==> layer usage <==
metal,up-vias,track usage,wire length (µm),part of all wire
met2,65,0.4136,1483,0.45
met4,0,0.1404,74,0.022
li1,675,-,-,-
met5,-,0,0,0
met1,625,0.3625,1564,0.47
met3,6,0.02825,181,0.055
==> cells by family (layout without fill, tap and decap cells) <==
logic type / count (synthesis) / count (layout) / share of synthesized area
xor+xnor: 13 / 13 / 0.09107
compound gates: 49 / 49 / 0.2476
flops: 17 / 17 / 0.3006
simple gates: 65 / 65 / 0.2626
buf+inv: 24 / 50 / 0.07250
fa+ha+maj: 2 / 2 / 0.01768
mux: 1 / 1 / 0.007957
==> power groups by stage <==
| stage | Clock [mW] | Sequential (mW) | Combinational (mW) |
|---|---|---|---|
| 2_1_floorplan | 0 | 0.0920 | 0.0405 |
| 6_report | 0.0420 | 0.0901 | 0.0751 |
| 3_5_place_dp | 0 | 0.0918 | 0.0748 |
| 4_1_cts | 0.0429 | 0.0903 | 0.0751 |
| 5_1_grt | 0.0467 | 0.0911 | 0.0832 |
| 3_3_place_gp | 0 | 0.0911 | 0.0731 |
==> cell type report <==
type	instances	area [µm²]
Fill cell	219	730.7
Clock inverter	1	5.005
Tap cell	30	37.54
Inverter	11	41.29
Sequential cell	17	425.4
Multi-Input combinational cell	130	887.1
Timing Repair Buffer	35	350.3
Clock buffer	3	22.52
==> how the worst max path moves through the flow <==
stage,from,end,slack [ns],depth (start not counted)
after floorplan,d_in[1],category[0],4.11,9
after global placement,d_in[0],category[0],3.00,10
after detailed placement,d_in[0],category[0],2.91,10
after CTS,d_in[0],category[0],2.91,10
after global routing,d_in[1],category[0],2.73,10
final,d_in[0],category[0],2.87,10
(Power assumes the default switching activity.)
## config.mk

```make
export PLATFORM = sky130hd
export DESIGN_NAME = decoder_seq_nto2n_flat
export DESIGN_NICKNAME = d
export VERILOG_FILES = /design/src/rtl/decoder_seq_nto2n_if.sv /design/src/rtl/decoder_seq_nto2n.sv /design/src/flat_wrapper.sv
export SDC_FILE = /design/constraint.sdc
export NUM_CORES = 1
export LEC_CHECK = 0
export ABC_AREA = 1
export CORE_UTILIZATION = 45
export CTS_CLUSTER_DIAMETER = 200
export CTS_CLUSTER_SIZE = 12
export DETAILED_ROUTE_END_ITERATION = 8
export PLACE_DENSITY = 0.74
export SLEW_MARGIN = 10
export SYNTH_ARGS = -nofsm -noshare
export SYNTH_HDL_FRONTEND = slang
export SYNTH_SLANG_ARGS = --single-unit
```

## constraint.sdc

```tcl
create_clock -name clk -period 4.2 [get_ports clk]
set_input_delay 1.05 -clock clk [delete_from_list [all_inputs] [get_ports clk]]
set_output_delay 1.05 -clock clk [all_outputs]
set_load 0.005 [all_outputs]
```
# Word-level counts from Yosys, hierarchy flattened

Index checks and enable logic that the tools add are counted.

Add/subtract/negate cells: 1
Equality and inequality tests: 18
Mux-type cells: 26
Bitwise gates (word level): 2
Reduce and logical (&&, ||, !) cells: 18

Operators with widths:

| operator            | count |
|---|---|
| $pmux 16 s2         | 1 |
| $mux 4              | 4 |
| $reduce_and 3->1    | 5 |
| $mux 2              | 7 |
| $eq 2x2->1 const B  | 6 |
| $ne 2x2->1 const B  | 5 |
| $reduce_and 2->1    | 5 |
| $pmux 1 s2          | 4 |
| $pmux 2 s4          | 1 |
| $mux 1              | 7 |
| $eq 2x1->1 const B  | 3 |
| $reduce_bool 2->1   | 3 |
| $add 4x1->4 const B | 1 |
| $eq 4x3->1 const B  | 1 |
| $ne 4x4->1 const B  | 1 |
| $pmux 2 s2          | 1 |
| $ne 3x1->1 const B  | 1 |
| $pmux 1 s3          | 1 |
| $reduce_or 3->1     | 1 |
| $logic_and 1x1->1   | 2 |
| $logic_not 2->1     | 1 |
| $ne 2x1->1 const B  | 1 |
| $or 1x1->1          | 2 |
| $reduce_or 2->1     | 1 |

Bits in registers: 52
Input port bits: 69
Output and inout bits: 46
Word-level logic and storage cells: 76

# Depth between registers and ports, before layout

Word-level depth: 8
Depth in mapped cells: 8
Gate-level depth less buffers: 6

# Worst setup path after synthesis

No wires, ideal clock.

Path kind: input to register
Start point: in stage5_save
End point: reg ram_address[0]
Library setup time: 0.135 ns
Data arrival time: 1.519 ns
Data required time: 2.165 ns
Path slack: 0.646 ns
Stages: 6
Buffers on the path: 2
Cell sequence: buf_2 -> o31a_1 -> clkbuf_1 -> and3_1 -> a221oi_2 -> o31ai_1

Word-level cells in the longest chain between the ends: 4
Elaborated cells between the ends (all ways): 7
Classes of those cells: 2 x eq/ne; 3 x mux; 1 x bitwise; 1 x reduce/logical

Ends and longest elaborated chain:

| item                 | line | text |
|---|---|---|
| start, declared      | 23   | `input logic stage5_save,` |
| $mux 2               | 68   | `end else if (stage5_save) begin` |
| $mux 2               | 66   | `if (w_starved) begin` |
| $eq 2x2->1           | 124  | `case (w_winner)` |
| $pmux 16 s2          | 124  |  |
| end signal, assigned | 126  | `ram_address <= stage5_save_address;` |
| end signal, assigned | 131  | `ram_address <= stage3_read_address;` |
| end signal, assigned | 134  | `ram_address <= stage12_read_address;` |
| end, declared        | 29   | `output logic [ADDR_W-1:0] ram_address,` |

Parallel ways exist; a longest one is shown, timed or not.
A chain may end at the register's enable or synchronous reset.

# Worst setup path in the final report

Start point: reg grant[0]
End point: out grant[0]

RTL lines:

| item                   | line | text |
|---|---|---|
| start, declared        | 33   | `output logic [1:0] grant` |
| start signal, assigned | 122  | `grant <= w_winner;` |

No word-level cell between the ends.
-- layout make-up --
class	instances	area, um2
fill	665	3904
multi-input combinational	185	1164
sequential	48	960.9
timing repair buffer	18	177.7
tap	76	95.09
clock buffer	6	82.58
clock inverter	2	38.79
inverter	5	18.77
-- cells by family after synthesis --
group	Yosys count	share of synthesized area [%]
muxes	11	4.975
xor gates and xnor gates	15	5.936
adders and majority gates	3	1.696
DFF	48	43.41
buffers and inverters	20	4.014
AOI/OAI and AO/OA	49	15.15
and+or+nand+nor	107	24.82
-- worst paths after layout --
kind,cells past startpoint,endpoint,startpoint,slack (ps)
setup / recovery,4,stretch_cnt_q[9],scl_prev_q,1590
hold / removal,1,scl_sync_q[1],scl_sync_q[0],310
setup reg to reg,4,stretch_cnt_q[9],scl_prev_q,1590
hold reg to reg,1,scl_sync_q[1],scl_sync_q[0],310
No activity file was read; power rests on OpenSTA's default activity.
==> src/rtl/inv_freq_meter_sync_edge_det.sv <==
// sync_edge_det: brings an asynchronous input into the clk domain and flags
// its rising edges.
//   clk   : system clock
//   rst_n : asynchronous active-low reset, clears the whole chain
//   d     : asynchronous input (inverter-ring output)
//   rise  : one-cycle pulse per synchronized rising edge
module sync_edge_det
    import inv_meas_pkg::*;
#(
    parameter int SYNC_STAGES = SYNC_STAGES_DEF
) (
    input  logic clk,
    input  logic rst_n,
    input  logic d,
    output logic rise
);

    logic [SYNC_STAGES-1:0] sync_q;
    logic                   prev_q;

    always_ff @(posedge clk or negedge rst_n) begin
        if (!rst_n) begin
            sync_q <= '0;
            prev_q <= 1'b0;
        end else begin
            sync_q <= {sync_q[SYNC_STAGES-2:0], d};
            prev_q <= sync_q[SYNC_STAGES-1];
        end
    end

    assign rise = sync_q[SYNC_STAGES-1] & ~prev_q;

endmodule

==> src/rtl/inv_freq_meter.sv <==
// inv_freq_meter: counts rising edges of a free-running inverter-ring output
// over a fixed window of GATE_CYCLES clocks and reports the result with a
// one-cycle valid pulse.
//   clk     : system clock
//   rst_n   : asynchronous active-low reset
//   osc_in  : ring output, asynchronous to clk
//   bus     : start/abort in; busy/valid/count/overflow/stuck out
// Build option: INV_FREQ_METER_STUCK_DETECT_EN enables the zero-edge (stuck)
// flag; without it stuck is tied low.
//
// state | meaning
// IDLE  | waiting for start
// ARM   | clear edge counter, load gate counter (1 cycle)
// MEAS  | count rises until gate counter reaches 0
// DONE  | results visible, valid high (1 cycle)
module inv_freq_meter
    import inv_meas_pkg::*;
#(
    parameter int GATE_CYCLES = GATE_CYCLES_DEF,
    parameter int CNT_W       = CNT_W_DEF,
    parameter int SYNC_STAGES = SYNC_STAGES_DEF
) (
    input  logic               clk,
    input  logic               rst_n,
    input  logic               osc_in,
    inv_freq_meter_if.slave    bus
);

    localparam int                GATE_W    = gate_w(GATE_CYCLES);
    localparam logic [GATE_W-1:0] GATE_LOAD = GATE_W'(GATE_CYCLES - 1);
    localparam logic [CNT_W-1:0]  CNT_MAX   = '1;

    meas_state_e       state_q, state_nxt;
    logic [GATE_W-1:0] gate_q;
    logic [CNT_W-1:0]  edge_q, edge_nxt;
    logic              ovf_q, ovf_nxt;
    logic              rise;
    logic              load_result;
    logic [CNT_W-1:0]  count_q;
    logic              overflow_q;

    sync_edge_det #(
        .SYNC_STAGES (SYNC_STAGES)
    ) u_sync (
        .clk   (clk),
        .rst_n (rst_n),
        .d     (osc_in),
        .rise  (rise)
    );

    always_ff @(posedge clk or negedge rst_n) begin
        if (!rst_n) state_q <= IDLE;
        else        state_q <= state_nxt;
    end

    // abort outranks gate expiry in MEAS; in IDLE only start is looked at.
    always_comb begin
        state_nxt = state_q;
        case (state_q)
            IDLE: if (bus.start) state_nxt = ARM;
            ARM:  state_nxt = bus.abort ? IDLE : MEAS;
            MEAS: begin
                if (bus.abort)          state_nxt = IDLE;
                else if (gate_q == '0)  state_nxt = DONE;
            end
            DONE: state_nxt = IDLE;
            default: state_nxt = IDLE;
        endcase
    end

    always_comb begin
        bus.busy  = (state_q == ARM) || (state_q == MEAS);
        bus.valid = (state_q == DONE);
    end

    // Saturating edge count; a rise that finds the counter full marks overflow.
    always_comb begin
        edge_nxt = edge_q;
        ovf_nxt  = ovf_q;
        if ((state_q == MEAS) && rise) begin
            if (edge_q == CNT_MAX) ovf_nxt  = 1'b1;
            else                   edge_nxt = edge_q + 1'b1;
        end
    end

    always_ff @(posedge clk or negedge rst_n) begin
        if (!rst_n) begin
            gate_q <= '0;
            edge_q <= '0;
            ovf_q  <= 1'b0;
        end else begin
            case (state_q)
                ARM: begin
                    gate_q <= GATE_LOAD;
                    edge_q <= '0;
                    ovf_q  <= 1'b0;
                end
                MEAS: begin
                    if (gate_q != '0) gate_q <= gate_q - 1'b1;
                    edge_q <= edge_nxt;
                    ovf_q  <= ovf_nxt;
                end
                default: ;
            endcase
        end
    end

    // Results are captured on the edge that enters DONE so they line up with
    // valid; the rise seen in the final MEAS cycle is included via edge_nxt.
    assign load_result = (state_q == MEAS) && (state_nxt == DONE);

    always_ff @(posedge clk or negedge rst_n) begin
        if (!rst_n) begin
            count_q    <= '0;
            overflow_q <= 1'b0;
        end else if (load_result) begin
            count_q    <= edge_nxt;
            overflow_q <= ovf_nxt;
        end
    end

    assign bus.count    = count_q;
    assign bus.overflow = overflow_q;

`ifdef INV_FREQ_METER_STUCK_DETECT_EN
    logic stuck_q;

    always_ff @(posedge clk or negedge rst_n) begin
        if (!rst_n)           stuck_q <= 1'b0;
        else if (load_result) stuck_q <= (edge_nxt == '0);
    end

    assign bus.stuck = stuck_q;
`else
    assign bus.stuck = 1'b0;
`endif

endmodule
File: src/rtl/pipo_arb_pkg.sv
// Shared definitions for the PIPO load-scheduling arbiter and its datapath.
// Holds the FSM state encoding and default geometry constants.
package pipo_arb_pkg;

    localparam int unsigned PIPO_N_REQ       = 4;
    localparam int unsigned PIPO_WIDTH       = 4;
    localparam int unsigned PIPO_HOLD_CYCLES = 2;

    localparam int unsigned ST_W = 1;

    typedef enum logic [ST_W-1:0] {
        ST_IDLE = 1'b0,
        ST_HOLD = 1'b1
    } arb_state_t;

endpackage

File: src/rtl/rr_priority_pick.sv
// Rotating priority encoder: first set request strictly after 'last', with wrap.
// Purely combinational; any_req flags that a winner exists.
module rr_priority_pick
    import pipo_arb_pkg::*;
#(
    parameter int unsigned N_REQ = PIPO_N_REQ
) (
    input  logic [N_REQ-1:0]         req,
    input  logic [$clog2(N_REQ)-1:0] last,
    output logic [$clog2(N_REQ)-1:0] winner,
    output logic                     any_req
);

    localparam int unsigned IDX_W = $clog2(N_REQ);

    int unsigned      w_idx;
    logic [IDX_W-1:0] w_pos;
    logic             w_found;

    // Scan offsets 1..N_REQ so 'last' itself is visited last.
    always_comb begin
        winner  = '0;
        w_found = 1'b0;
        w_idx   = 0;
        w_pos   = '0;
        for (int unsigned k = 1; k <= N_REQ; k++) begin
            w_idx = (32'(last) + k) % N_REQ;
            w_pos = IDX_W'(w_idx);
            if (!w_found && req[w_pos]) begin
                winner  = w_pos;
                w_found = 1'b1;
            end
        end
    end

    assign any_req = |req;

endmodule

File: src/rtl/pipo_rr_arbiter.sv
// Round-robin scheduler loading one requester's word into a shared PIPO register,
// holding it valid for HOLD_CYCLES cycles before the next arbitration.
module pipo_rr_arbiter
    import pipo_arb_pkg::*;
#(
    parameter int unsigned N_REQ       = PIPO_N_REQ,
    parameter int unsigned WIDTH       = PIPO_WIDTH,
    parameter int unsigned HOLD_CYCLES = PIPO_HOLD_CYCLES
) (
    input  logic                     clk,
    input  logic                     reset,
    input  logic [N_REQ-1:0]         req,
    input  logic [N_REQ*WIDTH-1:0]   data_in,
    output logic [N_REQ-1:0]         grant,
    output logic [WIDTH-1:0]         data_out,
    output logic                     out_valid,
    output logic [$clog2(N_REQ)-1:0] out_owner,
    output logic                     busy
);

    localparam int unsigned IDX_W = $clog2(N_REQ);
    localparam int unsigned CNT_W = (HOLD_CYCLES > 1) ? $clog2(HOLD_CYCLES) : 1;

    if (HOLD_CYCLES < 1) begin : g_hold_chk
        $error("pipo_rr_arbiter: HOLD_CYCLES must be at least 1");
    end
    if (N_REQ < 2 || N_REQ > 16) begin : g_nreq_chk
        $error("pipo_rr_arbiter: N_REQ must be in 2..16");
    end

    arb_state_t       r_state;
    arb_state_t       w_state_next;
    logic [N_REQ-1:0] r_grant;
    logic [WIDTH-1:0] r_data;
    logic             r_valid;
    logic [IDX_W-1:0] r_owner;
    logic [IDX_W-1:0] r_last;
    logic [CNT_W-1:0] r_hold_cnt;

    logic [IDX_W-1:0] w_winner;
    logic             w_any;
    logic [WIDTH-1:0] w_word;
    logic [N_REQ-1:0] w_onehot;
    logic             w_load;
    logic             w_hold_done;
    logic             w_busy;

    rr_priority_pick #(
        .N_REQ (N_REQ)
    ) u_pick (
        .req     (req),
        .last    (r_last),
        .winner  (w_winner),
        .any_req (w_any)
    );

    always_comb begin
        w_word   = '0;
        w_onehot = '0;
        for (int unsigned i = 0; i < N_REQ; i++) begin
            if (IDX_W'(i) == w_winner) begin
                w_word      = data_in[i*WIDTH +: WIDTH];
                w_onehot[i] = 1'b1;
            end
        end
    end

    always_ff @(posedge clk) begin
        if (reset) begin
            r_state <= ST_IDLE;
        end else begin
            r_state <= w_state_next;
        end
    end

    always_comb begin
        w_state_next = r_state;
        case (r_state)
            ST_IDLE: if (w_any) w_state_next = ST_HOLD;
            ST_HOLD: if (r_hold_cnt == '0) w_state_next = ST_IDLE;
            default: w_state_next = ST_IDLE;
        endcase
    end

    always_comb begin
        w_busy      = (r_state != ST_IDLE);
        w_load      = (r_state == ST_IDLE) && w_any;
        w_hold_done = (r_state == ST_HOLD) && (r_hold_cnt == '0);
    end

    // Data register only loads on the IDLE->HOLD transition, so data_in is ignored otherwise.
    always_ff @(posedge clk) begin
        if (reset) begin
            r_grant    <= '0;
            r_data     <= '0;
            r_valid    <= 1'b0;
            r_owner    <= '0;
            r_last     <= IDX_W'(N_REQ - 1);
            r_hold_cnt <= '0;
        end else begin
            r_grant <= '0;
            if (w_load) begin
                r_grant    <= w_onehot;
                r_data     <= w_word;
                r_valid    <= 1'b1;
                r_owner    <= w_winner;
                r_last     <= w_winner;
                r_hold_cnt <= CNT_W'(HOLD_CYCLES - 1);
            end else if (w_hold_done) begin
                r_valid <= 1'b0;
            end else if (r_state == ST_HOLD) begin
                r_hold_cnt <= r_hold_cnt - CNT_W'(1);
            end
        end
    end

    assign grant     = r_grant;
    assign data_out  = r_data;
    assign out_valid = r_valid;
    assign out_owner = r_owner;
    assign busy      = w_busy;

endmodule
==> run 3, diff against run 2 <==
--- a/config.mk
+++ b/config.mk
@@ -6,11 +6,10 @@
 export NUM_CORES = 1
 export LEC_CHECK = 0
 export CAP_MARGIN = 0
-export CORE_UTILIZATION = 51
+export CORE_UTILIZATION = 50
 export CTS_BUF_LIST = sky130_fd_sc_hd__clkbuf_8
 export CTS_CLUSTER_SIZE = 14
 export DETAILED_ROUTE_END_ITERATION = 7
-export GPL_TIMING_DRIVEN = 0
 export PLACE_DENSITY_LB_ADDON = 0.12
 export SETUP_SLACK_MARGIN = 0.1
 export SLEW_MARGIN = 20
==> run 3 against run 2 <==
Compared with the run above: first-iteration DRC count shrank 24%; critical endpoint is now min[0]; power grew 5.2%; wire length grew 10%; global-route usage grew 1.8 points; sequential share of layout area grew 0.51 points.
`src/rtl/uart_tx_queue.sv`:
```
`default_nettype none
// ============================================================================
// Module  : uart_tx_queue
// Purpose : Byte FIFO that drains into a UART using a free/transmit handshake.
// Revision: 1.0 - initial release
// ============================================================================
module uart_tx_queue #(
    parameter int DEPTH = 16,
    parameter int ABITS = 4
) (
    input  logic             clk,
    input  logic             rst,
    input  logic             wr_en,
    input  logic [7:0]       wr_data,
    input  logic             flush,
    output logic             full,
    output logic             empty,
    output logic [ABITS:0]   level,
    output logic             overflow,
    input  logic             uart_tx_free,
    output logic             uart_transmit,
    output logic [7:0]       uart_tx_byte,
    output logic             busy
);

    typedef enum logic [1:0] {
        IDLE      = 2'd0,
        LAUNCH    = 2'd1,
        WAIT_BUSY = 2'd2,
        WAIT_FREE = 2'd3
    } state_t;

    localparam logic [ABITS-1:0] c_ptr_one    = ABITS'(1);
    localparam logic [ABITS:0]   c_level_one  = (ABITS + 1)'(1);
    localparam logic [ABITS:0]   c_level_full = (ABITS + 1)'(DEPTH);

    logic [7:0]       fifo_mem [DEPTH];

    state_t           state_q, state_d;
    logic [ABITS-1:0] wr_ptr_q, wr_ptr_d;
    logic [ABITS-1:0] rd_ptr_q, rd_ptr_d;
    logic [ABITS:0]   level_q, level_d;
    logic             full_q, full_d;
    logic             empty_q, empty_d;
    logic             overflow_q, overflow_d;
    logic [7:0]       tx_byte_q, tx_byte_d;
    logic             push;
    logic             pop;

    // A pop in the same cycle never frees room for a write: push looks at full_q only.
    always_comb begin
        push       = wr_en && !flush && !full_q;
        pop        = (state_q == IDLE) && !empty_q && uart_tx_free;
        overflow_d = wr_en && !flush && full_q;

        state_d   = state_q;
        tx_byte_d = tx_byte_q;
        case (state_q)
            IDLE: begin
                if (pop) begin
                    state_d   = LAUNCH;
                    tx_byte_d = fifo_mem[rd_ptr_q];
                end
            end
            LAUNCH:    state_d = WAIT_BUSY;
            WAIT_BUSY: if (!uart_tx_free) state_d = WAIT_FREE;
            WAIT_FREE: if (uart_tx_free) state_d = IDLE;
            default:   state_d = IDLE;
        endcase

        wr_ptr_d = wr_ptr_q;
        rd_ptr_d = rd_ptr_q;
        level_d  = level_q;
        if (flush) begin
            wr_ptr_d = '0;
            rd_ptr_d = '0;
            level_d  = '0;
        end else begin
            if (push) wr_ptr_d = wr_ptr_q + c_ptr_one;
            if (pop)  rd_ptr_d = rd_ptr_q + c_ptr_one;
            if (push && !pop)      level_d = level_q + c_level_one;
            else if (!push && pop) level_d = level_q - c_level_one;
        end

        full_d  = (level_d == c_level_full);
        empty_d = (level_d == '0);
    end

    always_ff @(posedge clk) begin
        if (!rst) begin
            state_q    <= IDLE;
            wr_ptr_q   <= '0;
            rd_ptr_q   <= '0;
            level_q    <= '0;
            full_q     <= 1'b0;
            empty_q    <= 1'b1;
            overflow_q <= 1'b0;
            tx_byte_q  <= 8'h00;
        end else begin
            state_q    <= state_d;
            wr_ptr_q   <= wr_ptr_d;
            rd_ptr_q   <= rd_ptr_d;
            level_q    <= level_d;
            full_q     <= full_d;
            empty_q    <= empty_d;
            overflow_q <= overflow_d;
            tx_byte_q  <= tx_byte_d;
        end
    end

    always_ff @(posedge clk) begin
        if (rst && push) begin
            fifo_mem[wr_ptr_q] <= wr_data;
        end
    end

    assign full          = full_q;
    assign empty         = empty_q;
    assign level         = level_q;
    assign overflow      = overflow_q;
    assign uart_transmit = (state_q == LAUNCH);
    assign uart_tx_byte  = tx_byte_q;
    assign busy          = (state_q != IDLE);

endmodule
`default_nettype wire
```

···

◆ Exercise goal ◆
Look through the entries for the string "longest". Every line that has it belongs in the answer.

◆ Exercise solution ◆
Word-level cells in the longest chain between the ends: 4
Ends and longest elaborated chain:
Parallel ways exist; a longest one is shown, timed or not.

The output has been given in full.